Basira Omni 30B v0.1 — بصيرة

Basira (بصيرة)insight, deep vision, perception. The capacity not just to see, but to understand what is seen.

A first open-source attempt at an Arabic multimodal large language model: a QLoRA adapter on top of NVIDIA's Nemotron-3-Nano-Omni-30B-A3B-Reasoning, fine-tuned on the Pearl Dataset dataset for image-grounded Arabic question answering.

This is a preview release (v0.1) — trained on a sample of the Pearl Dataset for 1 epoch. It is intended to demonstrate feasibility, not to be a production model. A larger run is planned.


Highlights

  • Native Arabic generation — fluent, grammatical, and contextually appropriate
  • 🖼️ Vision-grounded — accepts images and Arabic questions, produces Arabic answers
  • 🪶 Lightweight adapter — 1.75 GB LoRA (rank 16) on top of the 30B-parameter base; full base model is 4-bit quantized for inference

How to use

This repository contains a PEFT/LoRA adapter. You need the base model (nvidia/Nemotron-3-Nano-Omni-30B-A3B-Reasoning) plus this adapter on top.

import torch
from PIL import Image
from peft import PeftModel
from transformers import AutoModelForCausalLM, AutoProcessor, BitsAndBytesConfig

BASE = "nvidia/Nemotron-3-Nano-Omni-30B-A3B-Reasoning"
ADAPTER = "Omartificial-Intelligence-Space/basira-omni-30b-v0.1"

bnb = BitsAndBytesConfig(
    load_in_4bit=True,
    bnb_4bit_quant_type="nf4",
    bnb_4bit_compute_dtype=torch.bfloat16,
    bnb_4bit_use_double_quant=True,
    llm_int8_skip_modules=[
        "vision_tower", "vision_model", "vision_embed_tokens",
        "audio_tower", "audio_model",
        "multi_modal_projector", "mm_projector",
        "mamba", "lm_head",
    ],
)

processor = AutoProcessor.from_pretrained(BASE, trust_remote_code=True)
base_model = AutoModelForCausalLM.from_pretrained(
    BASE,
    quantization_config=bnb,
    device_map="auto",
    trust_remote_code=True,
    torch_dtype=torch.bfloat16,
    attn_implementation="eager",
)
model = PeftModel.from_pretrained(base_model, ADAPTER)
model.eval()

# Inference
image = Image.open("your_image.jpg").convert("RGB")
question = "ما الذي يظهر في الصورة؟"  # "What appears in the image?"

conv = [{"role": "user", "content": [
    {"type": "image"},
    {"type": "text", "text": question},
]}]
prompt = processor.apply_chat_template(conv, tokenize=False, add_generation_prompt=True)
inputs = processor(text=prompt, images=image, return_tensors="pt").to(model.device)

# Filter processor extras the base LM doesn't accept
keep = {"input_ids", "attention_mask", "pixel_values"}
gen_inputs = {k: v for k, v in inputs.items() if k in keep}

with torch.no_grad():
    out = model.generate(**gen_inputs, max_new_tokens=384,
                         do_sample=False, repetition_penalty=1.05)

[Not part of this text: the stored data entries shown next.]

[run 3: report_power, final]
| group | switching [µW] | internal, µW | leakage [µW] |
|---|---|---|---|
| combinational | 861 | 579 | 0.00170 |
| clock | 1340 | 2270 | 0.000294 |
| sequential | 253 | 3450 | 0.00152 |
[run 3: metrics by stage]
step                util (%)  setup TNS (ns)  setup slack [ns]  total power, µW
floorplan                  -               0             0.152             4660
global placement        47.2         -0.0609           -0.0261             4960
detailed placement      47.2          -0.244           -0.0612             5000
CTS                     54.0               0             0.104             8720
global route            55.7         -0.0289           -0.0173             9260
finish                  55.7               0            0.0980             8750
File: src/source/register_file.sv
`include "cpu_params.svh"

module register_file (
	input  logic                              clk,
	input  logic                              arst_n,
	input  logic [$clog2(`CPU_REG_COUNT)-1:0] rs_addr,
	input  logic [$clog2(`CPU_REG_COUNT)-1:0] rt_addr,
	input  cpu_pkg::wb_t                      wb,
	output logic [`CPU_XLEN-1:0]              rs_val,
	output logic [`CPU_XLEN-1:0]              rt_val
);

	logic [`CPU_XLEN-1:0] regs [`CPU_REG_COUNT];
	logic write;

	assign write = wb.en && wb.addr != '0; // Register 0 stays zero

	always_ff @(posedge clk or negedge arst_n) begin
		if (!arst_n) begin
			for (int i = 0; i < `CPU_REG_COUNT; i++)
				regs[i] <= '0;
		end else if (write) begin
			regs[wb.addr] <= wb.data;
		end
	end

	// Same-cycle write is visible to the reader
	assign rs_val = (write && wb.addr == rs_addr) ? wb.data : regs[rs_addr];
	assign rt_val = (write && wb.addr == rt_addr) ? wb.data : regs[rt_addr];

endmodule

File: config.mk
export PLATFORM = sky130hd
export DESIGN_NAME = cpu_core
export DESIGN_NICKNAME = d
export VERILOG_FILES = /design/src/source/cpu_pkg.sv /design/src/source/cpu_core.sv /design/src/source/decode_stage.sv /design/src/source/execute_stage.sv /design/src/source/fetch_stage.sv /design/src/source/hazard_unit.sv /design/src/source/memory_stage.sv /design/src/source/register_file.sv
export VERILOG_INCLUDE_DIRS = /design/src /design/src/source
export SDC_FILE = /design/constraint.sdc
export NUM_CORES = 2
export LEC_CHECK = 0
export ABC_AREA = 1
export BUFFER_PORTS_ARGS = -buffer_cell sky130_fd_sc_hd__buf_4
export CAP_MARGIN = 20
export CORE_MARGIN = 2
export CORE_UTILIZATION = 54
export DETAILED_ROUTE_END_ITERATION = 8
export PLACE_DENSITY_LB_ADDON = 0.08
export SYNTH_ARGS = -nofsm -noshare
export SYNTH_HDL_FRONTEND = slang
export SYNTH_SLANG_ARGS = --single-unit
export TNS_END_PERCENT = 30
File: constraint.sdc
create_clock -name clk -period 5.15 [get_ports clk]
set_input_delay 0.2575 -clock clk [delete_from_list [all_inputs] [get_ports clk]]
set_output_delay 0.2575 -clock clk [all_outputs]
set_load 0.05 [all_outputs]
[config.mk]
export PLATFORM = sky130hd
export DESIGN_NAME = spi_test_slave
export DESIGN_NICKNAME = d
export VERILOG_FILES = /design/src/verilog/spi_test_slave_pkg.sv /design/src/verilog/spi_test_slave.sv /design/src/verilog/test_regs.sv /design/src/verilog/reply_source.sv /design/src/verilog/pattern_checker.sv /design/src/verilog/spi_frontend.sv
export VERILOG_INCLUDE_DIRS = /design/src /design/src/include
export SDC_FILE = /design/constraint.sdc
export NUM_CORES = 1
export LEC_CHECK = 0
export ABC_CLOCK_PERIOD_IN_PS = 3300
export BUFFER_PORTS_ARGS = -buffer_cell sky130_fd_sc_hd__buf_4
export CAP_MARGIN = 25
export CORE_MARGIN = 2
export CORE_UTILIZATION = 50
export DETAILED_ROUTE_END_ITERATION = 16
export PLACE_DENSITY = 0.7
export SYNTH_ARGS = -nofsm -noshare
export SYNTH_HDL_FRONTEND = slang
export SYNTH_HIERARCHICAL = 1
export SYNTH_SLANG_ARGS = --single-unit
[constraint.sdc]
create_clock -name clk -period 3.3 [get_ports clk]
set_input_delay 0.33 -clock clk [delete_from_list [all_inputs] [get_ports clk]]
set_output_delay 0.33 -clock clk [all_outputs]
set_load 0.01 [all_outputs]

answer = processor.tokenizer.decode(
    out[0, inputs["input_ids"].shape[1]:], skip_special_tokens=True
)
print(answer)

⚠️ The model's outputs are wrapped in a chat-template structure like [{'type': 'text', 'text': '...'}] that it learned during training. Strip that wrapper at inference time if you want clean text.


Examples

Three sample image+question pairs from the held-out Pearl eval split, with model output (no ground truth shown — this is what the model produces).

1. Geography & economic development

Example 1

Q: كيف يمكن أن تؤثر الأراضي الخصبة والغيل الغزير الذي يظهر في الصورة على تطور وادي ظهر؟

A: الأراضي الخصبة والغيل الغزير في وادي ظهور ساهما في تطوير الزراعة والتجارة في المنطقة. هذا أدى إلى ازدهار الاقتصاد المحلي وازدهار المدينة. كما أن هذه الموارد الطبيعية ساعدت في جذب السكان وتعزيز نمو المدينة.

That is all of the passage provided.